--- DATA EXTRACTS Enclosed Below ---

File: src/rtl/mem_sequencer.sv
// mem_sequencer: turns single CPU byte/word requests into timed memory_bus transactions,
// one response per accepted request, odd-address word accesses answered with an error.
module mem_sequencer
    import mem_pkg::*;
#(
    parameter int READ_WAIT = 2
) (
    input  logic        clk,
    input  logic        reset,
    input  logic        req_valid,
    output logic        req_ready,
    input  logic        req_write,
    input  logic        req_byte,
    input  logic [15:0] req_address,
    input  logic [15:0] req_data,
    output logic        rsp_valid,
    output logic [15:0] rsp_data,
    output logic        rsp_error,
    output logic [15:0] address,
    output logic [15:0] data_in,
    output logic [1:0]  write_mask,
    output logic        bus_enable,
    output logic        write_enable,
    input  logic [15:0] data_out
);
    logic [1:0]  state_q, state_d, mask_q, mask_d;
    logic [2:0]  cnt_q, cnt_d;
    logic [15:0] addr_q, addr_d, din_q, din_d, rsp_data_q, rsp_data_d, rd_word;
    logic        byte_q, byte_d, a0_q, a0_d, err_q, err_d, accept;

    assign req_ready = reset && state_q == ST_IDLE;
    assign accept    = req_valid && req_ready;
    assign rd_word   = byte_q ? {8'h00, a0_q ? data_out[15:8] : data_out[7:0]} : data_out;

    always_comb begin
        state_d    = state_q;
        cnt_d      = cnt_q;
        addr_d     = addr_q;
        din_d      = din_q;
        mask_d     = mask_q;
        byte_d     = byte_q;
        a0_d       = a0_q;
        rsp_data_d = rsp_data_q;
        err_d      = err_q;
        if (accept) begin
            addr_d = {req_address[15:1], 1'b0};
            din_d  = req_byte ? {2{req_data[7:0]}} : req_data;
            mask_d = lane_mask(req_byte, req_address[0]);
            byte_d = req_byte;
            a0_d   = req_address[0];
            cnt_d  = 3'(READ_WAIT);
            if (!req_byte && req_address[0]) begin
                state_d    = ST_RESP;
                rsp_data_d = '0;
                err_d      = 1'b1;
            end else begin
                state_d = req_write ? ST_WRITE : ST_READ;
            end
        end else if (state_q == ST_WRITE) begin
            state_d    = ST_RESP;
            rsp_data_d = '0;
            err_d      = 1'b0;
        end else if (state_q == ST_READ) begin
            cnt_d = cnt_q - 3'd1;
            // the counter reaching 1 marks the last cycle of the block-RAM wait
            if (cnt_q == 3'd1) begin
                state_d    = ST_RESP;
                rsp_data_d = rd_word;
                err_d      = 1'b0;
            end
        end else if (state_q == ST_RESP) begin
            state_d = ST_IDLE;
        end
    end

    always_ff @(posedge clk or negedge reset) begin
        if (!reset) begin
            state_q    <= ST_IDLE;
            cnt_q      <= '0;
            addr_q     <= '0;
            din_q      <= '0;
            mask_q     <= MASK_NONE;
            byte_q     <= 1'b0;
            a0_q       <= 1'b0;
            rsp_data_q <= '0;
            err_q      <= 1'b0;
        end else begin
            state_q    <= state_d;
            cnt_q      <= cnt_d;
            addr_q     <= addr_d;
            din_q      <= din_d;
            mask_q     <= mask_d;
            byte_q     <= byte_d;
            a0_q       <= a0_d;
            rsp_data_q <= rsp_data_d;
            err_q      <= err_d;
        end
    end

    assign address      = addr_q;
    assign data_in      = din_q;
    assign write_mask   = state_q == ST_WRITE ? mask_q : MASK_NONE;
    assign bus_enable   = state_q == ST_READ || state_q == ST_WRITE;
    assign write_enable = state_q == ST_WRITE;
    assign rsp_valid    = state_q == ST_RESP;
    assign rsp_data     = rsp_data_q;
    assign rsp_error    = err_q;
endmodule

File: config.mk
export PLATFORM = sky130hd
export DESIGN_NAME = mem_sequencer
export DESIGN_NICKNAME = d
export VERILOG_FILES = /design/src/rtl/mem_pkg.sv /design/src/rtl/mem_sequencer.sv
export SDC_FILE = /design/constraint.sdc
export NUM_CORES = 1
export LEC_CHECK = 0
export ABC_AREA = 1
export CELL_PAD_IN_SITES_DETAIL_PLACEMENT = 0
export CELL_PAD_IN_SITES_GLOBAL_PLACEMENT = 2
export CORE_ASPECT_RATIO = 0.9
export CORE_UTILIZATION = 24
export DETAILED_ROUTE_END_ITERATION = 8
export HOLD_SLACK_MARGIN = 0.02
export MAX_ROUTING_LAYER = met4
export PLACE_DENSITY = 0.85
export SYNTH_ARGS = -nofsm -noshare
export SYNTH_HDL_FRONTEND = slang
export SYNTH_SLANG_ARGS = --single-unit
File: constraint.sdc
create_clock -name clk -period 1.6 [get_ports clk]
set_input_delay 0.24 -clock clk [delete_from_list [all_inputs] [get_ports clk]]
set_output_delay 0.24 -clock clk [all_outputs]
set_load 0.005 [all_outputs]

--- End of Enclosed DATA EXTRACTS ---
--- DATA EXTRACTS Enclosed Below ---

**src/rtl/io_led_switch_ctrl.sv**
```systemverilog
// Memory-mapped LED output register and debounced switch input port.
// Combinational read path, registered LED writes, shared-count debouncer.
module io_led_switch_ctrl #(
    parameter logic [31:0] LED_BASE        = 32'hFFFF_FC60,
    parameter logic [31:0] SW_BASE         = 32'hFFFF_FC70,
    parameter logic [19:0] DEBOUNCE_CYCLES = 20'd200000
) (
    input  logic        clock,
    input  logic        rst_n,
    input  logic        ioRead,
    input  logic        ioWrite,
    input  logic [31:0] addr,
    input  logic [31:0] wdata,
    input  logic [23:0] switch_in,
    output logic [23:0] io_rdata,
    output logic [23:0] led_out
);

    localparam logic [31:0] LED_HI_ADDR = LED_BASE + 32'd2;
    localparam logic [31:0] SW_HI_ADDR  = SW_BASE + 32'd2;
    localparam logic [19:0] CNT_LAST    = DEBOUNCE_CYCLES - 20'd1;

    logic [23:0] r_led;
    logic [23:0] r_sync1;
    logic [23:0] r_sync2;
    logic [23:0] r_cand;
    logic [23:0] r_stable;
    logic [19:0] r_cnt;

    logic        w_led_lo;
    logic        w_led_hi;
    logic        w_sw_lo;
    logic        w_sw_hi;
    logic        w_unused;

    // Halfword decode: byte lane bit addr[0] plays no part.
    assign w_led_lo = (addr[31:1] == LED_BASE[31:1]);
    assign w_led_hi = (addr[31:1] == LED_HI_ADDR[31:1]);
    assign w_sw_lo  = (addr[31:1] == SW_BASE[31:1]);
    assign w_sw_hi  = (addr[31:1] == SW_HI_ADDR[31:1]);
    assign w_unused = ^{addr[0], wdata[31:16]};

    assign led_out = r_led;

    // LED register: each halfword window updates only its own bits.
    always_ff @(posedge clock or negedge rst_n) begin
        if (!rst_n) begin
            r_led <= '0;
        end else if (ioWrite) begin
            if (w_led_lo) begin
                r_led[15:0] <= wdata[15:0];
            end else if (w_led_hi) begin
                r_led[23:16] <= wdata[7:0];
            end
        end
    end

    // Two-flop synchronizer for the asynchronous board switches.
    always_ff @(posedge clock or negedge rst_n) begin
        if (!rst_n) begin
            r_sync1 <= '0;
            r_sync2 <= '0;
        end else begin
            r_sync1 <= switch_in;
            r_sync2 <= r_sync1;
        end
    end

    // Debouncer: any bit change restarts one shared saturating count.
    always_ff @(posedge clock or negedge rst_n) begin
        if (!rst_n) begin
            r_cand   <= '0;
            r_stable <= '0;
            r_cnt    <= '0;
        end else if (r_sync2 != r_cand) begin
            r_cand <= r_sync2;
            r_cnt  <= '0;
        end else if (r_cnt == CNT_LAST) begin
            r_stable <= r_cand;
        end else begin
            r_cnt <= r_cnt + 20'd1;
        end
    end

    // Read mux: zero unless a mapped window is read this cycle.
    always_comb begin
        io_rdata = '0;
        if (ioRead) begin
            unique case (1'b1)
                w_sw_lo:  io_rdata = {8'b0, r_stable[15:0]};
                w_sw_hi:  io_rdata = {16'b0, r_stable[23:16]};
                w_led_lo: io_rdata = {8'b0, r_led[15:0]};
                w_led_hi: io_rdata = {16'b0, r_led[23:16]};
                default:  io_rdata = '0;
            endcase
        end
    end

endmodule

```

--- End of Enclosed DATA EXTRACTS ---

» INSTRUCTIONS FOR THE TASK:
Going down the listing above, begin printing at the line with "File: src/rtl/mem_sequencer.sv" and finish with the line with "err_q, err_d, accept;", exactly as they appear.

» SOLUTION FOR THIS TASK:
File: src/rtl/mem_sequencer.sv
// mem_sequencer: turns single CPU byte/word requests into timed memory_bus transactions,
// one response per accepted request, odd-address word accesses answered with an error.
module mem_sequencer
    import mem_pkg::*;
#(
    parameter int READ_WAIT = 2
) (
    input  logic        clk,
    input  logic        reset,
    input  logic        req_valid,
    output logic        req_ready,
    input  logic        req_write,
    input  logic        req_byte,
    input  logic [15:0] req_address,
    input  logic [15:0] req_data,
    output logic        rsp_valid,
    output logic [15:0] rsp_data,
    output logic        rsp_error,
    output logic [15:0] address,
    output logic [15:0] data_in,
    output logic [1:0]  write_mask,
    output logic        bus_enable,
    output logic        write_enable,
    input  logic [15:0] data_out
);
    logic [1:0]  state_q, state_d, mask_q, mask_d;
    logic [2:0]  cnt_q, cnt_d;
    logic [15:0] addr_q, addr_d, din_q, din_d, rsp_data_q, rsp_data_d, rd_word;
    logic        byte_q, byte_d, a0_q, a0_d, err_q, err_d, accept;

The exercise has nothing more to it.